US Pepfar cuts continue to threaten lenacapavir rollout in South Africa

A new NGO report warns that lingering effects of 2025 US Pepfar funding cuts are undermining South Africa's rollout of the six-monthly HIV prevention injection lenacapavir, despite recent US funding restoration efforts and initial shipments. Community infrastructure losses hinder uptake among high-risk groups, even as rollout begins late May.

This article is part of the series on US Pepfar Cuts Impact on South Africa HIV Services.

A report by Physicians for Human Rights, Advocacy for Prevention of HIV and Aids, and Emthonjeni Counselling & Training, released April 30, 2026, details how US Pepfar cuts—mostly ended in February 2025—dismantled community-based HIV prevention in 27 high-burden South African districts. Funded previously by USAID and CDC, these services supported testing, recruitment, and access for sex workers, gay and bisexual men, transgender people, and young women.
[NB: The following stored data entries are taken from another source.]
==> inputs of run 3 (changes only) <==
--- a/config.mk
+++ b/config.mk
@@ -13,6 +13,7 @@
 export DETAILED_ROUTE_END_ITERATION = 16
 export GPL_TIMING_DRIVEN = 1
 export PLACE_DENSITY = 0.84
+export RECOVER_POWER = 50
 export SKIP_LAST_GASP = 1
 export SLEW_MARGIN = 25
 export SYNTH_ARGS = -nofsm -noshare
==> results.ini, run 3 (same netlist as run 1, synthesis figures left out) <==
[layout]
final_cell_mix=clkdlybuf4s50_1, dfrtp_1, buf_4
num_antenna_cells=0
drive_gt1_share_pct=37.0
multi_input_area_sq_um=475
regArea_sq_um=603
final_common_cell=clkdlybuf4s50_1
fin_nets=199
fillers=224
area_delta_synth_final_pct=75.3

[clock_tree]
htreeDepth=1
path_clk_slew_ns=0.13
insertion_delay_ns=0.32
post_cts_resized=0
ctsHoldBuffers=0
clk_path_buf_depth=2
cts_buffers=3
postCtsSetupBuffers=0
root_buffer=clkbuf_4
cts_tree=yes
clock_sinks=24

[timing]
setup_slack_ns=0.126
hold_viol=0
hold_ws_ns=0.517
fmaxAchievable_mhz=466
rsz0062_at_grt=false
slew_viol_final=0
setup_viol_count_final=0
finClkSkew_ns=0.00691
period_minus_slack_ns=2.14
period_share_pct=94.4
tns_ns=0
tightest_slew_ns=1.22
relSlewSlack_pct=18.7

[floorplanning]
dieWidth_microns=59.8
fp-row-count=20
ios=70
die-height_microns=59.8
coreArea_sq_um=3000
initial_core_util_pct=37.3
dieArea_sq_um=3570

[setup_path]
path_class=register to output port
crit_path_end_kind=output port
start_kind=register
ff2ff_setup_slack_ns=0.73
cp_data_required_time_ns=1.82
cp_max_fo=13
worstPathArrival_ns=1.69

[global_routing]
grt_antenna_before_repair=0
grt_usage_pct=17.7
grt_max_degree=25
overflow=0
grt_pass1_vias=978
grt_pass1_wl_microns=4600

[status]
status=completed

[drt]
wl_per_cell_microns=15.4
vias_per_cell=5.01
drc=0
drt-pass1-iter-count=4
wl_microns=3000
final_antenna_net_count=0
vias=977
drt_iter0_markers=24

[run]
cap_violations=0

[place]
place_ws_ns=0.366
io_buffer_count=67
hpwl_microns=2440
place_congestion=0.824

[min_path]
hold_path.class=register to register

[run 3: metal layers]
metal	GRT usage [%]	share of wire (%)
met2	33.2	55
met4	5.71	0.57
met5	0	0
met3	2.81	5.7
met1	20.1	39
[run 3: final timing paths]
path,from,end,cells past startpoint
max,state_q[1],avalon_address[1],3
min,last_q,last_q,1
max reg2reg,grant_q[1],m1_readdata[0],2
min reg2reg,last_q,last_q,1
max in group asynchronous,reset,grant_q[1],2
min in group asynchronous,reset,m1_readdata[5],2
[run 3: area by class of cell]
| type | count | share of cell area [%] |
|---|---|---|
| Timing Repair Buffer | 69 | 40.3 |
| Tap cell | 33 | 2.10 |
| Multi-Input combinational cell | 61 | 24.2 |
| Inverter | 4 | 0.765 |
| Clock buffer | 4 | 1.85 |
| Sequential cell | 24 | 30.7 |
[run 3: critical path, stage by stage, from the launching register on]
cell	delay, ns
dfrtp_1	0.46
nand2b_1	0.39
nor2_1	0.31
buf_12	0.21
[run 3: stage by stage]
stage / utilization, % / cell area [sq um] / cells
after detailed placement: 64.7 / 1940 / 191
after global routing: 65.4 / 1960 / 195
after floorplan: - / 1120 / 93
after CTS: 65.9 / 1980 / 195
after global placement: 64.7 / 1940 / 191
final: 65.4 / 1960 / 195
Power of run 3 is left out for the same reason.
### src/rtl/dmem_arbiter_if.sv
// rtl/dmem_arbiter_if.sv - request, response and memory-side signals around the data memory arbiter
interface dmem_arbiter_if #(
    parameter int ARQ              = 16,
    parameter int MEMORY_ADDR_SIZE = 13
);
    logic                        pipe_req;
    logic                        pipe_we;
    logic [MEMORY_ADDR_SIZE-1:0] pipe_addr;
    logic [ARQ-1:0]              pipe_wdata;
    logic                        pipe_stall;
    logic                        pipe_rvalid;
    logic [ARQ-1:0]              pipe_rdata;

    logic                        ldr_req;
    logic                        ldr_we;
    logic [MEMORY_ADDR_SIZE-1:0] ldr_addr;
    logic [ARQ-1:0]              ldr_wdata;
    logic                        ldr_lock;
    logic                        ldr_gnt;
    logic                        ldr_rvalid;
    logic [ARQ-1:0]              ldr_rdata;
    logic                        ldr_locked;

    logic                        mem_en;
    logic                        mem_we;
    logic [MEMORY_ADDR_SIZE-1:0] mem_addr;
    logic [ARQ-1:0]              mem_wdata;
    logic [ARQ-1:0]              mem_rdata;

    modport slave (
        input  pipe_req, pipe_we, pipe_addr, pipe_wdata,
        output pipe_stall, pipe_rvalid, pipe_rdata,
        input  ldr_req, ldr_we, ldr_addr, ldr_wdata, ldr_lock,
        output ldr_gnt, ldr_rvalid, ldr_rdata, ldr_locked,
        output mem_en, mem_we, mem_addr, mem_wdata,
        input  mem_rdata
    );

    modport master (
        output pipe_req, pipe_we, pipe_addr, pipe_wdata,
        input  pipe_stall, pipe_rvalid, pipe_rdata,
        output ldr_req, ldr_we, ldr_addr, ldr_wdata, ldr_lock,
        input  ldr_gnt, ldr_rvalid, ldr_rdata, ldr_locked,
        input  mem_en, mem_we, mem_addr, mem_wdata,
        output mem_rdata
    );
endinterface

### src/rtl/dmem_arbiter.sv
// rtl/dmem_arbiter.sv - single-port data memory arbiter between MEM stage and key loader
module dmem_arbiter #(
    parameter int ARQ              = 16,
    parameter int MEMORY_ADDR_SIZE = 13,
    parameter int STARVE_LIMIT     = 4
) (
    input  logic            clk,
    input  logic            rst,
    dmem_arbiter_if.slave   bus
);
    typedef enum logic {ST_SHARED, ST_LOCKED} state_t;
    typedef enum logic [1:0] {OWN_NONE, OWN_PIPE, OWN_LDR} owner_t;

    localparam logic [3:0] LIMIT = 4'(STARVE_LIMIT);

    state_t         state_q, state_d;
    owner_t         rd_owner_q, rd_owner_d;
    logic [3:0]     starve_q, starve_d;
    logic [ARQ-1:0] pipe_hold_q, pipe_hold_d;
    logic [ARQ-1:0] ldr_hold_q, ldr_hold_d;
    logic           pipe_gnt, ldr_gnt;

    always_comb begin
        state_d    = state_q;
        pipe_gnt   = 1'b0;
        ldr_gnt    = 1'b0;
        starve_d   = 4'd0;
        rd_owner_d = OWN_NONE;
        case (state_q)
            ST_SHARED: begin
                // A starved loader overrides pipeline priority for one cycle
                if (bus.ldr_req && starve_q == LIMIT) begin
                    ldr_gnt = 1'b1;
                end else if (bus.pipe_req) begin
                    pipe_gnt = 1'b1;
                end else begin
                    ldr_gnt = bus.ldr_req;
                end
                if (bus.ldr_req && !ldr_gnt) begin
                    starve_d = (starve_q == LIMIT) ? starve_q : starve_q + 4'd1;
                end
                if (bus.ldr_lock) begin
                    state_d = ST_LOCKED;
                end
            end
            ST_LOCKED: begin
                ldr_gnt = bus.ldr_req;
                if (!bus.ldr_lock) begin
                    state_d = ST_SHARED;
                end
            end
            default: state_d = ST_SHARED;
        endcase
        if (pipe_gnt && !bus.pipe_we) begin
            rd_owner_d = OWN_PIPE;
        end else if (ldr_gnt && !bus.ldr_we) begin
            rd_owner_d = OWN_LDR;
        end
    end

    always_comb begin
        bus.mem_en    = pipe_gnt | ldr_gnt;
        bus.mem_we    = 1'b0;
        bus.mem_addr  = '0;
        bus.mem_wdata = '0;
        if (pipe_gnt) begin
            bus.mem_we    = bus.pipe_we;
            bus.mem_addr  = bus.pipe_addr;
            bus.mem_wdata = bus.pipe_wdata;
        end else if (ldr_gnt) begin
            bus.mem_we    = bus.ldr_we;
            bus.mem_addr  = bus.ldr_addr;
            bus.mem_wdata = bus.ldr_wdata;
        end
    end

    assign bus.pipe_stall  = bus.pipe_req & ~pipe_gnt;
    assign bus.ldr_gnt     = ldr_gnt;
    assign bus.ldr_locked  = (state_q == ST_LOCKED);

    // Read data is routed by the owner latched at grant time, one cycle earlier
    assign bus.pipe_rvalid = (rd_owner_q == OWN_PIPE);
    assign bus.ldr_rvalid  = (rd_owner_q == OWN_LDR);
    assign bus.pipe_rdata  = bus.pipe_rvalid ? bus.mem_rdata : pipe_hold_q;
    assign bus.ldr_rdata   = bus.ldr_rvalid  ? bus.mem_rdata : ldr_hold_q;
    assign pipe_hold_d     = bus.pipe_rdata;
    assign ldr_hold_d      = bus.ldr_rdata;

    always_ff @(posedge clk or negedge rst) begin
        if (!rst) begin
            state_q     <= ST_SHARED;
            rd_owner_q  <= OWN_NONE;
            starve_q    <= 4'd0;
            pipe_hold_q <= '0;
            ldr_hold_q  <= '0;
        end else begin
            state_q     <= state_d;
            rd_owner_q  <= rd_owner_d;
            starve_q    <= starve_d;
            pipe_hold_q <= pipe_hold_d;
            ldr_hold_q  <= ldr_hold_d;
        end
    end
endmodule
Interviews with 40 stakeholders (doctors, nurses, peer counsellors, community members) in Cape Town, Khayelitsha, Philippi, Midrand, and Johannesburg (Sept 2025 and March 2026) revealed the timing's irony: infrastructure collapsed just as lenacapavir preparation ramped up. Mobile services were replaced by overburdened clinics with long queues and stigma.

South Africa received its first two shipments of 37,920 lenacapavir doses from the Global Fund in late March and early April 2026. This nearly foolproof injection against sexual HIV transmission could end Aids as a public health threat by 2043 if scaled to 1-2 million people annually. However, co-author Emily Bass emphasized the need for the 22-year US-SA platform to reach at-risk groups.

The cuts also ended Dreams programs, which increased prevention uptake 1.4 times among teen girls and young women (30% of new infections despite 8% population share). Avac data shows PrEP uptake fell 25% daily from Jan-Sep 2025 vs. 2024. Amid February 2026's $5.88B US HIV funding package (see prior coverage), advocacy director Yvette Raphael urges new donors like Gilead Sciences.